The more I think about it, the more the time paradox issues just destroy any credibility this episode might have had. I mean, clearly the crew aren't concerned about paradoxes, so why doesn't Young Kes just write herself a note along the lines of, "Reminder: After going through a weird transformation that forces you to leave Voyager, do not go insane and attempt to kill your friends over something that isn't their fault." Or, heck, just set a course for Ocampa immediately after leaving the ship. After all, according to this episode's continuity, she already knows that all this is going to happen at the time of "The Gift," because she experienced it as Young Kes too. Why would she willingly set off on a journey that she knows is going to bring her nothing but grief?

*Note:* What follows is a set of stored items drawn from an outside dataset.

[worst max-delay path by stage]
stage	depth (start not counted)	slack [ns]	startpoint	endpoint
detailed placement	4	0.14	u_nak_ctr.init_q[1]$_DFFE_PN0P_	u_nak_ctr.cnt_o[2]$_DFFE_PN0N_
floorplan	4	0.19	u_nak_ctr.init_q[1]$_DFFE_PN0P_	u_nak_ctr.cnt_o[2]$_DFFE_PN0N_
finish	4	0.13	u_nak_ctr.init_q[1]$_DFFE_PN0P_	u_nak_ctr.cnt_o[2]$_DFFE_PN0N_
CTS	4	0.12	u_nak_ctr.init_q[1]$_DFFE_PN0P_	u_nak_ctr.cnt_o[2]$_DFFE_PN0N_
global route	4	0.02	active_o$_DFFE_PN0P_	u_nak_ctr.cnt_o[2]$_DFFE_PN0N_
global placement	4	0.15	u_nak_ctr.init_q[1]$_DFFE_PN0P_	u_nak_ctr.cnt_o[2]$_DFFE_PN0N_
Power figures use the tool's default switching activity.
**src/rtl/ext_port_pkg.sv**
```systemverilog
package ext_port_pkg;
  typedef enum logic [2:0] {
    OP_NONE,
    OP_WORD_WR,
    OP_IDX_WR,
    OP_DATA_WR,
    OP_DATA_RD
  } port_op_e;
endpackage

```
**src/rtl/ext_port_decode.sv**
```systemverilog
module ext_port_decode
  import ext_port_pkg::*;
#(
  parameter int unsigned ADDR_W = 16,
  parameter logic [ADDR_W-1:0] BASE_ADDR = 16'h01CE
) (
  input  logic              valid_i,
  input  logic              write_i,
  input  logic              word_i,
  input  logic [ADDR_W-1:0] addr_i,
  output port_op_e          op_o
);
  localparam logic [ADDR_W-1:0] DATA_ADDR = BASE_ADDR + 1'b1;

  always_comb begin
    op_o = OP_NONE;
    if (valid_i) begin
      if (addr_i == BASE_ADDR && write_i) begin
        op_o = word_i ? OP_WORD_WR : OP_IDX_WR;
      end else if (addr_i == DATA_ADDR && !word_i) begin
        op_o = write_i ? OP_DATA_WR : OP_DATA_RD;
      end
    end
  end
endmodule

```
**src/rtl/ext_port_index.sv**
```systemverilog
module ext_port_index
  import ext_port_pkg::*;
(
  input  logic       clk_i,
  input  logic       rst_ni,
  input  port_op_e   op_i,
  input  logic [7:0] idx_i,
  input  logic       err_clr_i,
  output logic [7:0] idx_o,
  output logic       idx_vld_o,
  output logic       err_o
);
  logic err_ev;

  // paired-byte write, or a read with nothing latched
  assign err_ev = (op_i == OP_DATA_WR) || (op_i == OP_DATA_RD && !idx_vld_o);

  always_ff @(posedge clk_i or negedge rst_ni) begin
    if (!rst_ni) begin
      idx_o     <= 8'h00;
      idx_vld_o <= 1'b0;
    end else begin
      unique case (op_i)
        OP_IDX_WR: begin
          idx_o     <= idx_i;
          idx_vld_o <= 1'b1;
        end
        OP_WORD_WR, OP_DATA_WR, OP_DATA_RD: idx_vld_o <= 1'b0;
        default: ;
      endcase
    end
  end

  always_ff @(posedge clk_i or negedge rst_ni) begin
    if (!rst_ni)        err_o <= 1'b0;
    else if (err_ev)    err_o <= 1'b1;
    else if (err_clr_i) err_o <= 1'b0;
  end
endmodule

```
**src/rtl/ext_port_regfile.sv**
```systemverilog
module ext_port_regfile #(
  parameter int unsigned NUM_REGS  = 32,
  parameter logic [7:0]  FIRST_IDX = 8'hA0
) (
  input  logic                  clk_i,
  input  logic                  rst_ni,
  input  logic                  wr_en_i,
  input  logic [7:0]            wr_idx_i,
  input  logic [7:0]            wr_data_i,
  input  logic [7:0]            rd_idx_i,
  output logic                  rd_hit_o,
  output logic [7:0]            rd_data_o,
  output logic [NUM_REGS*8-1:0] regs_o
);
  localparam int unsigned SEL_W    = (NUM_REGS > 1) ? $clog2(NUM_REGS) : 1;
  localparam logic [8:0]  LO_IDX   = {1'b0, FIRST_IDX};
  localparam logic [8:0]  HI_IDX   = LO_IDX + 9'(NUM_REGS) - 9'd1;

  logic [7:0] regs_q [NUM_REGS];
  logic       wr_hit;
  logic [7:0] wr_off, rd_off;

  assign wr_hit = ({1'b0, wr_idx_i} >= LO_IDX) && ({1'b0, wr_idx_i} <= HI_IDX);
  assign rd_hit_o = ({1'b0, rd_idx_i} >= LO_IDX) && ({1'b0, rd_idx_i} <= HI_IDX);
  assign wr_off = wr_idx_i - FIRST_IDX;
  assign rd_off = rd_idx_i - FIRST_IDX;

  for (genvar k = 0; k < NUM_REGS; k++) begin : g_reg
    always_ff @(posedge clk_i or negedge rst_ni) begin
      if (!rst_ni)
        regs_q[k] <= 8'h00;
      else if (wr_en_i && wr_hit && wr_off[SEL_W-1:0] == SEL_W'(k))
        regs_q[k] <= wr_data_i;
    end
    assign regs_o[k*8 +: 8] = regs_q[k];
  end

  assign rd_data_o = rd_hit_o ? regs_q[rd_off[SEL_W-1:0]] : 8'hFF;
endmodule

```
**src/rtl/ext_idx_port.sv**
```systemverilog
module ext_idx_port
  import ext_port_pkg::*;
#(
  parameter int unsigned ADDR_W    = 16,
  parameter logic [ADDR_W-1:0] BASE_ADDR = 16'h01CE,
  parameter int unsigned NUM_REGS  = 32,
  parameter logic [7:0]  FIRST_IDX = 8'hA0
) (
  input  logic                  clk_i,
  input  logic                  rst_ni,
  input  logic                  req_valid_i,
  input  logic                  req_write_i,
  input  logic                  req_word_i,
  input  logic [ADDR_W-1:0]     req_addr_i,
  input  logic [15:0]           req_wdata_i,
  input  logic                  err_clr_i,
  output logic                  rvalid_o,
  output logic [7:0]            rdata_o,
  output logic                  err_o,
  output logic [NUM_REGS*8-1:0] regs_o
);
  port_op_e   op;
  logic [7:0] idx_q;
  logic       idx_vld;
  logic       rd_hit;
  logic [7:0] rd_data;

  ext_port_decode #(.ADDR_W(ADDR_W), .BASE_ADDR(BASE_ADDR)) u_decode (
    .valid_i (req_valid_i),
    .write_i (req_write_i),
    .word_i  (req_word_i),
    .addr_i  (req_addr_i),
    .op_o    (op)
  );

  ext_port_index u_index (
    .clk_i     (clk_i),
    .rst_ni    (rst_ni),
    .op_i      (op),
    .idx_i     (req_wdata_i[7:0]),
    .err_clr_i (err_clr_i),
    .idx_o     (idx_q),
    .idx_vld_o (idx_vld),
    .err_o     (err_o)
  );

  ext_port_regfile #(.NUM_REGS(NUM_REGS), .FIRST_IDX(FIRST_IDX)) u_regfile (
    .clk_i     (clk_i),
    .rst_ni    (rst_ni),
    .wr_en_i   (op == OP_WORD_WR),
    .wr_idx_i  (req_wdata_i[7:0]),
    .wr_data_i (req_wdata_i[15:8]),
    .rd_idx_i  (idx_q),
    .rd_hit_o  (rd_hit),
    .rd_data_o (rd_data),
    .regs_o    (regs_o)
  );

  always_ff @(posedge clk_i or negedge rst_ni) begin
    if (!rst_ni) begin
      rvalid_o <= 1'b0;
      rdata_o  <= 8'h00;
    end else begin
      rvalid_o <= (op == OP_DATA_RD);
      if (op == OP_DATA_RD)
        rdata_o <= (idx_vld && rd_hit) ? rd_data : 8'hFF;
    end
  end
endmodule

```
**config.mk**
```make
export PLATFORM = sky130hd
export DESIGN_NAME = ext_idx_port
export DESIGN_NICKNAME = d
export VERILOG_FILES = /design/src/rtl/ext_port_pkg.sv /design/src/rtl/ext_port_decode.sv /design/src/rtl/ext_port_index.sv /design/src/rtl/ext_port_regfile.sv /design/src/rtl/ext_idx_port.sv
export SDC_FILE = /design/constraint.sdc
export NUM_CORES = 1
export LEC_CHECK = 0
export BUFFER_PORTS_ARGS = -buffer_cell sky130_fd_sc_hd__buf_2
export CAP_MARGIN = 20
export CORE_ASPECT_RATIO = 1.25
export CORE_MARGIN = 2
export CORE_UTILIZATION = 54
export CTS_CLUSTER_DIAMETER = 150
export DETAILED_ROUTE_END_ITERATION = 8
export PLACE_DENSITY = 0.87
export RECOVER_POWER = 100
export SLEW_MARGIN = 30
export SYNTH_ARGS = -nofsm -noshare
export SYNTH_HDL_FRONTEND = slang
export SYNTH_SLANG_ARGS = --single-unit
```
**constraint.sdc**
```tcl
create_clock -name clk_i -period 2.74 [get_ports clk_i]
set_clock_uncertainty 0.1 [all_clocks]
set_input_delay 0.137 -clock clk_i [delete_from_list [all_inputs] [get_ports clk_i]]
set_output_delay 0.137 -clock clk_i [all_outputs]
set_load 0.02 [all_outputs]
```
==> results of run 1 <==
-- metrics by stage --
step | utilization [%] | setup slack (ns)
final | 65.5 | 0.145
after global routing | 65.5 | 0.0726
after global placement | 63.3 | 0.273
after floorplan | - | 0.409
after detailed placement | 63.3 | 0.230
after CTS | 67.8 | 0.216
-- layout make-up --
type	count	area, µm²
Fill cell	1822	8150
Sequential cell	275	6890
Multi-Input combinational cell	451	5620
Tap cell	292	365
Inverter	3	11.3
Clock inverter	10	111
Clock buffer	37	803
Timing Repair Buffer	364	1700
-- layer usage --
metal	global-route usage, %	wire length (µm)	vias to the layer above
li1	-	-	3726
met1	38.2	14200	4705
met2	49.5	19000	456
met3	4.73	2700	92
met4	15.3	2080	0
met5	0	0	-
-- placed cells by master, fill, tap and decap left out, types with 3 or more instances in the layout --
cell type	netlist	routed
sky130_fd_sc_hd__a211oi_1	8	8
sky130_fd_sc_hd__a221oi_1	9	9
sky130_fd_sc_hd__a22o_1	8	8
sky130_fd_sc_hd__a31oi_1	8	8
sky130_fd_sc_hd__buf_12	0	7
sky130_fd_sc_hd__buf_2	13	34
sky130_fd_sc_hd__buf_4	0	15
sky130_fd_sc_hd__clkbuf_1	44	275
sky130_fd_sc_hd__clkbuf_16	0	27
sky130_fd_sc_hd__clkbuf_2	0	18
sky130_fd_sc_hd__clkbuf_8	0	9
sky130_fd_sc_hd__clkinv_2	0	5
sky130_fd_sc_hd__dfrtp_1	275	273
sky130_fd_sc_hd__dlygate4sd3_1	0	14
sky130_fd_sc_hd__mux2_2	264	263
sky130_fd_sc_hd__mux4_2	72	72
sky130_fd_sc_hd__nand2_1	4	4
sky130_fd_sc_hd__nand3_1	3	3
sky130_fd_sc_hd__nand3b_1	5	5
sky130_fd_sc_hd__nand4_1	3	3
sky130_fd_sc_hd__nor2_1	5	5
sky130_fd_sc_hd__nor2b_1	4	4
sky130_fd_sc_hd__nor3_1	2	3
sky130_fd_sc_hd__nor4_1	8	16
sky130_fd_sc_hd__nor4_4	24	16
sky130_fd_sc_hd__or4_1	6	6
-- registers in the layout, summed over array words and instances, names as in the netlist --
signal / cells
u_regfile.regs_o: 256
rdata_o: 8
u_index.idx_o: 8
u_index.err_o: 1
u_index.idx_vld_o: 1
rvalid_o: 1
-- kinds of logic after synthesis --
logic type             after synthesis
and+or+nand+nor                     79
AOI/OAI and AO/OA                   36
DFF                                275
muxes                              336
buffers and inverters               69
-- worst max-delay path, cell delays in order --
cell	delay, ns
sky130_fd_sc_hd__dlygate4sd3_1	0.56
sky130_fd_sc_hd__clkbuf_1	0.24
sky130_fd_sc_hd__nand2b_1	0.40
sky130_fd_sc_hd__clkbuf_4	0.50
sky130_fd_sc_hd__nor4_1	0.43
sky130_fd_sc_hd__buf_4	0.28
sky130_fd_sc_hd__mux2_2	0.36
-- final timing paths --
check / end / cells after the start / slack [ns] / start
max: u_regfile.regs_o[39]$_DFFE_PN0P_ / 7 / 0.14 / req_write_i
min: rvalid_o$_DFF_PN0_ / 3 / 0.12 / req_addr_i[0]
max reg2reg: rdata_o[2]$_DFFE_PN0N_ / 5 / 0.20 / u_index.idx_o[0]$_DFFE_PN0N_
min reg2reg: u_index.idx_o[7]$_DFFE_PN0N_ / 1 / 0.41 / u_index.idx_o[7]$_DFFE_PN0N_
max in group asynchronous: u_index.idx_o[0]$_DFFE_PN0N_ / 3 / 0.68 / rst_ni
min in group asynchronous: u_regfile.regs_o[101]$_DFFE_PN0P_ / 2 / 0.57 / rst_ni
-- power breakdown --
part           switching [mW]  internal (mW)
Combinational           0.208         0.0555
Sequential          0.0000545           4.06
Clock                    1.57           2.23
Total                    1.78           6.35
-- what timing repair did --
action,4_1_cts,5_1_grt
hold endpoints to repair,207,0
endpoints found under the setup margin,0,0
gates resized for setup,0,0
hold buffers,14,0
==> implementation parameters, run 1 <==
Parameter                              Value

Status
  Result of the run    finished, violations left
  Violations in the final reports    capacitance limit, slew limit

Synth
  Adder-cell share of the synthesized area    0%
  Largest family of logic cells by synthesized area    multiplexers
  Top_reg_cell synth    sky130_fd_sc_hd__dfrtp_1
  Commonest cells post-synth    sky130_fd_sc_hd__dfrtp_1, sky130_fd_sc_hd__mux2_2, sky130_fd_sc_hd__mux4_2
  Mux share of post-synthesis cell area    35.5%
  Area fraction in compound gates after synthesis    2.15%
  Count leader, synth    sky130_fd_sc_hd__dfrtp_1
  Cell type contributing the most total cell area after synthesis    sky130_fd_sc_hd__dfrtp_1
  Number of nets produced by synthesis    833
  Fraction of the yosys area taken by sequential cells    53.2%
  Count of flip-flops with a built-in enable after synthesis    0
  Share of Yosys cell area claimed by the top area cell type    53.2%
  Post-synthesis cell count    795
  Post-synthesis xor/xnor area fraction    0%
  Share of flip-flops with an asynchronous set or reset after synthesis    100%
  Largest cells by area after synthesis    sky130_fd_sc_hd__dfrtp_1, sky130_fd_sc_hd__mux2_2, sky130_fd_sc_hd__mux4_2, sky130_fd_sc_hd__nor4_4, sky130_fd_sc_hd__clkbuf_1
  Yosys Warn Count    0
  Count of distinct cell types in the synthesized netlist    38
  Total of flip-flops plus latches after synthesis    275
  Post-synthesis instance area    0.0129 mm²
  Per-instance average area after synthesis    16.3 µm²
  Simple-gate share of the synthesized area    6.76%

Global route
  Initial antenna violation count    0
  Number of global-route vias before repair    9,099
  Overflow after GRT    0
  Global-route usage over all layers    29.8%
  First-pass GRT wire length    55,500 µm
  Largest net degree at the start of global routing    80

Timing
  Final-report max-slew violation count    71
  Unrepaired setup endpoints after global routing    no
  Final-layout setup total negative slack    0 ns
  Final Hold Viols    0
  Shortest clock period the worst path allows after layout    2.60 ns
  Slew at the pin closest to its max-slew limit    1.94 ns
  Endpoints failing setup    0
  Max frequency    385 MHz
  Share of the clock period used by the worst path after layout    94.7%
  Max-slew headroom    -29.2%
  Worst hold slack after final layout    0.118 ns

Detailed routing
  Total wire length    38,000 µm
  Vias after detailed routing    8,979
  Violation count after the first detailed-routing iteration    734
  Via density per instance    6.27
  Routed wire per std cell    26.5 µm
  Number of detailed-route iterations in the first pass    5
  Number of nets with antenna violations after detailed routing    0
  Residual DRC count    0

Worst setup path
  Max FO, Critical Path    20
  Element type at the critical path start    input pin
  Capturing element type of the critical path    register
  Required time at the worst-slack endpoint    3.05 ns
  Path type of the worst setup path    in -> reg
  Arrival @ worst endpoint    2.90 ns

Final layout
  Design area    0.0155 mm²
  Final layout net count    1,160
  Antenna cell count    0
  Layout overhead on the synthesized area    19.8%
  Layout cells sized above 1    41.8%
  Final non-filler cell total    1,432

Clock tree
  Cell at the root of the clock tree    sky130_fd_sc_hd__clkbuf_16
  Clk_lat worst skew    0.53 ns
  Clock sink total    275
  Clock tree from TritonCTS    done
  Number of setup buffers added after CTS    0
  Htree depth    1
  Number of buffers added by the clock tree synthesis step    27
  Maximum clock insertion buffer count    3
  Post-CTS clock slew at the launch and capture registers of the worst setup and hold paths    0.06 ns

Worst hold path
  Hold WC Path Type    in -> reg

Floorplan
  DIE AREA    0.0252 mm²
  Number of core rows    63
  Number of primary I/O pins    304
  Die width    142 µm
  Initial Utilization    54.7%
  Height of the chip    177 µm
  Core Box Area    0.0236 mm²

Placed design
  Gpl congestion    0.925
  Area after DPL    0.0150 mm²
  Number of buffer cells added on primary ports    303
  Detailed-placement wirelength estimate    25,800 µm
  Number of cells after detailed placement    1,371

Power
  Power per standard cell area    525 mW/mm²
  Worst-case vdd ir drop    0.000468 V
  Leakage power    7.20 nW
  Total power consumption of the routed design    8.13 mW

Flow run
  # Max-Cap Violations    1
(Power assumes the default switching activity.)
==> run 2, diff against run 1 <==
--- a/config.mk
+++ b/config.mk
@@ -7,12 +7,14 @@
 export LEC_CHECK = 0
 export BUFFER_PORTS_ARGS = -buffer_cell sky130_fd_sc_hd__buf_2
 export CAP_MARGIN = 20
+export CELL_PAD_IN_SITES_DETAIL_PLACEMENT = 1
+export CELL_PAD_IN_SITES_GLOBAL_PLACEMENT = 1
 export CORE_ASPECT_RATIO = 1.25
 export CORE_MARGIN = 2
-export CORE_UTILIZATION = 54
+export CORE_UTILIZATION = 45
 export CTS_CLUSTER_DIAMETER = 150
 export DETAILED_ROUTE_END_ITERATION = 8
-export PLACE_DENSITY = 0.87
+export PLACE_DENSITY = 0.88
 export RECOVER_POWER = 100
 export SLEW_MARGIN = 30
 export SYNTH_ARGS = -nofsm -noshare
==> run 2 against run 1 <==
Effect of this change: the flow now finishes without violations; core utilization decreased by 10 points; flip-flop and latch count unchanged; worst hold slack got worse by 0.034 ns; maximum frequency decreased by 3.8%; total power increased by 2.3%; critical endpoint is now rdata_o[2]$_DFFE_PN0N_.
==> implementation parameters, run 2 (same netlist as run 1, synthesis figures left out) <==
Parameter                              Value

Status
  Result of the run    completed

Final layout
  Layout cells sized above 1    40.5%
  Most used cells in the layout excluding fill and tap cells    sky130_fd_sc_hd__clkbuf_1, sky130_fd_sc_hd__dfrtp_1, sky130_fd_sc_hd__mux2_2
  Combined flip-flop and latch cell area    0.00689 mm²
  Design area    0.0156 mm²
  Final layout net count    1,169
  Layout overhead on the synthesized area    20.5%
  Number of flip-flops under the largest register name    256
  Most common library cell in the layout ignoring fill and taps    sky130_fd_sc_hd__clkbuf_1
  Multi-input gate area in the final layout    0.00557 mm²
  Fill count    2,890

Power
  Power per standard cell area    534 mW/mm²
  Clk pwr share    48.1%
  Switching power total    1.87 mW
  Worst-case vdd ir drop    0.000403 V
  Comb power frac    3.1%
  Sequential cell fraction of total power    48.8%
  Total power consumption of the routed design    8.32 mW
  Switching share of power    22.5%
  Cell-internal power    6.45 mW
  Leakage power    7.18 nW

Timing
  Final-report max-slew violation count    0
  Endpoints failing setup    0
  Unrepaired setup endpoints after global routing    no
  Shortest clock period the worst path allows after layout    2.70 ns
  Final-layout setup total negative slack    0 ns
  Worst hold slack after final layout    0.0831 ns
  Share of the clock period used by the worst path after layout    98.5%
  Slew at the pin closest to its max-slew limit    1.31 ns
  Max frequency    371 MHz
  Max-slew headroom    12.8%
  Final Hold Viols    0

Detailed routing
  Number of detailed-route iterations in the first pass    5
  Routed wire per std cell    29.1 µm
  Vias after detailed routing    9,105
  Residual DRC count    0
  Total wire length    43,900 µm
  Via density per instance    6.04
  Number of nets with antenna violations after detailed routing    0
  Violation count after the first detailed-routing iteration    425

Clock tree
  Clk_lat worst skew    0.55 ns
  Number of buffers added by the clock tree synthesis step    29
  Clock sink total    275
  Cell at the root of the clock tree    sky130_fd_sc_hd__clkbuf_16
  Htree depth    1
  Post-CTS clock slew at the launch and capture registers of the worst setup and hold paths    0.07 ns
  Clock tree from TritonCTS    done
  Maximum clock insertion buffer count    3

Worst setup path
  Top Family by Delay on Critical Path    multiplexers
  Max stage delay cell, worst path    sky130_fd_sc_hd__mux4_2
  Required time at the worst-slack endpoint    3.05 ns
  List of cells traversed by the critical path    buf_12 -> mux4_2 -> mux4_2 -> nor4_1 -> a211oi_1
  Path type of the worst setup path    reg -> reg
  Total buffers and inverters traversed by the critical path    1
  R2R Setup Slk    0.04 ns
  Capturing element type of the critical path    register
  Max incr delay on CP    0.59 ns
  Max FO, Critical Path    21
  Element type at the critical path start    register
  Arrival @ worst endpoint    3.00 ns
  Most common cell type on the critical path    sky130_fd_sc_hd__mux4_2

Floorplan
  DIE AREA    0.0301 mm²
  Number of core rows    69
  Initial Utilization    45.7%
  Core Box Area    0.0283 mm²
  Die width    156 µm
  Height of the chip    194 µm
  Number of primary I/O pins    304

Flow run
  # Max-Cap Violations    0

Placed design
  Number of buffer cells added on primary ports    303
  Gpl congestion    0.844
  Detailed-placement wirelength estimate    30,900 µm
  Area after DPL    0.0151 mm²

Global route
  Initial antenna violation count    0
  Largest net degree at the start of global routing    86
  First-pass GRT wire length    65,800 µm
  Overflow after GRT    0
  Number of global-route vias before repair    9,895
  Global-route usage over all layers    29.3%

Worst hold path
  Hold WC Path Type    in -> async
## run 2: changes by cell type in the layout (fill, tap and decap cells not counted), moves of 2 or more
cell,delta
sky130_fd_sc_hd__clkinvlp_4,+2
sky130_fd_sc_hd__clkbuf_4,-2
sky130_fd_sc_hd__clkbuf_1,+10
sky130_fd_sc_hd__mux2_2,-11
sky130_fd_sc_hd__nor4_2,+3
sky130_fd_sc_hd__buf_4,-2
sky130_fd_sc_hd__nor4_4,-5
sky130_fd_sc_hd__clkbuf_2,+4
sky130_fd_sc_hd__clkbuf_16,+2
sky130_fd_sc_hd__clkinv_4,-2
sky130_fd_sc_hd__nor4_1,+2
sky130_fd_sc_hd__mux2_1,+11
## run 2: power by group through the flow
stage / combinational [mW] / clock [mW] / sequential [mW]
after floorplan: 0.0894 / 0 / 4.14
after global placement: 0.262 / 0 / 4.14
after detailed placement: 0.270 / 0 / 4.14
after CTS: 0.288 / 4.07 / 4.06
after global routing: 0.282 / 4.22 / 4.06
final: 0.257 / 4.00 / 4.06
## run 2: final cells by class
| type | instances | share of cell area (%) |
|---|---|---|
| Sequential cell | 275 | 44.2 |
| Multi-Input combinational cell | 451 | 35.7 |
| Timing Repair Buffer | 371 | 11.0 |
| Clock buffer | 41 | 5.46 |
| Tap cell | 355 | 2.85 |
| Clock inverter | 11 | 0.731 |
| Inverter | 3 | 0.0723 |
| Antenna cell | 1 | 0.0161 |
## run 2: path summary, 6_finish.rpt
path,end,from,cells past startpoint
min reg2reg,u_index.idx_o[7]$_DFFE_PN0N_,u_index.idx_o[7]$_DFFE_PN0N_,1
min,u_regfile.regs_o[13]$_DFFE_PN0P_,rst_ni,2
max reg2reg,rdata_o[2]$_DFFE_PN0N_,u_index.idx_o[0]$_DFFE_PN0N_,5
max,rdata_o[2]$_DFFE_PN0N_,u_index.idx_o[0]$_DFFE_PN0N_,5
min in group clk_i,rvalid_o$_DFF_PN0_,req_addr_i[13],5
max in group asynchronous,u_regfile.regs_o[250]$_DFFE_PN0P_,rst_ni,3
## run 2: repair_timing
item,CTS,global route
endpoints found under the hold margin,91,0
hold buffers,14,0
setup buffers,0,0
gates resized for setup,0,3
setup endpoints to repair,0,3
## run 2: metrics by stage
step                      setup slack (ns)  utilization, %  std cells
after floorplan                      0.409               -        795
final                               0.0413            55.0       1508
after global routing                0.0224            55.0       1507
after global placement              0.0967            53.5       1441
after CTS                           0.0178            57.4       1507
after detailed placement           0.00747            53.5       1441
## run 2: per-layer routing
layer	global-route usage (%)	wire length, µm
met2	52.2	23100
met4	11.1	1960
met5	0	0
met1	35.6	16300
met3	4.50	2480
[src/rtl/sdrc_crc7.sv]
module sdrc_crc7 #(
  parameter int unsigned W = 7,
  parameter logic [W-1:0] POLY = 7'h09
) (
  input  logic         clk,
  input  logic         rst_n,
  input  logic         clr_i,
  input  logic         en_i,
  input  logic         bit_i,
  output logic [W-1:0] crc_o
);
  logic [W-1:0] crc_q, crc_d;
  logic         fb;

  always_comb begin
    fb    = crc_q[W-1] ^ bit_i;
    crc_d = crc_q;
    if (clr_i) begin
      crc_d = '0;
    end else if (en_i) begin
      crc_d = {crc_q[W-2:0], 1'b0} ^ (fb ? POLY : '0);
    end
  end

  always_ff @(posedge clk or negedge rst_n) begin
    if (!rst_n) crc_q <= '0;
    else        crc_q <= crc_d;
  end

  assign crc_o = crc_q;
endmodule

Unless she doesn't remember, but that brings me to perhaps the most ridiculous part of the episode. From the transcript, when we're back in the "present":

CHAKOTAY: We're receiving a distress call. A small vessel on an intercept course.
JANEWAY: Life signs?
KIM: One. It's Ocampan.
(Janeway turns and looks at Tuvok.)
JANEWAY: I'd almost forgotten.

You'd...almost forgotten? You'd almost forgotten that a former crew member is on schedule to travel back in time and try to murder everybody? How the hell do you "almost forget" that?! This is almost enough for me to join the "Janeway should be court-martialed when the crew gets home" crowd.

And then there's Kes herself, also suffering selective amnesia, after viewing the holo-recording of her younger self urging her not to go through with this:

JANEWAY: You told me you had the ability to get home, but you were afraid the Ocampans wouldn't accept you. Why?
KES: I remember.
JANEWAY: What? What do you remember?
KES: The holo-recording. I remember making it. You asked me to help you, to help myself. You wanted me to remember who I was. These years were so filled with confusion and anger. I buried the memory. I'd almost forgotten.

: sigh: Seriously, Kes? We're talking about SEEING YOUR OWN FUTURE SELF TRY TO MURDER YOUR FRIENDS. Now, in a sense, I could *sort of* understand this if they'd established that, for example, they had to erase Young Kes's memory after she made the holo-recording because she was just too disturbed and distraught by all this, or that she developed full-blown psychosis during whatever happened to her after leaving the ship. But the episode doesn't even address this. As I mentioned in my earlier post, it's as if Kes simply put up a "front" all through the rest of S1-S3 and acted like she didn't know that any of this was going to happen. Or at least we have to assume she did - if her behavior was any different, it evidently wasn't enough to change anything else of significance in the timeline.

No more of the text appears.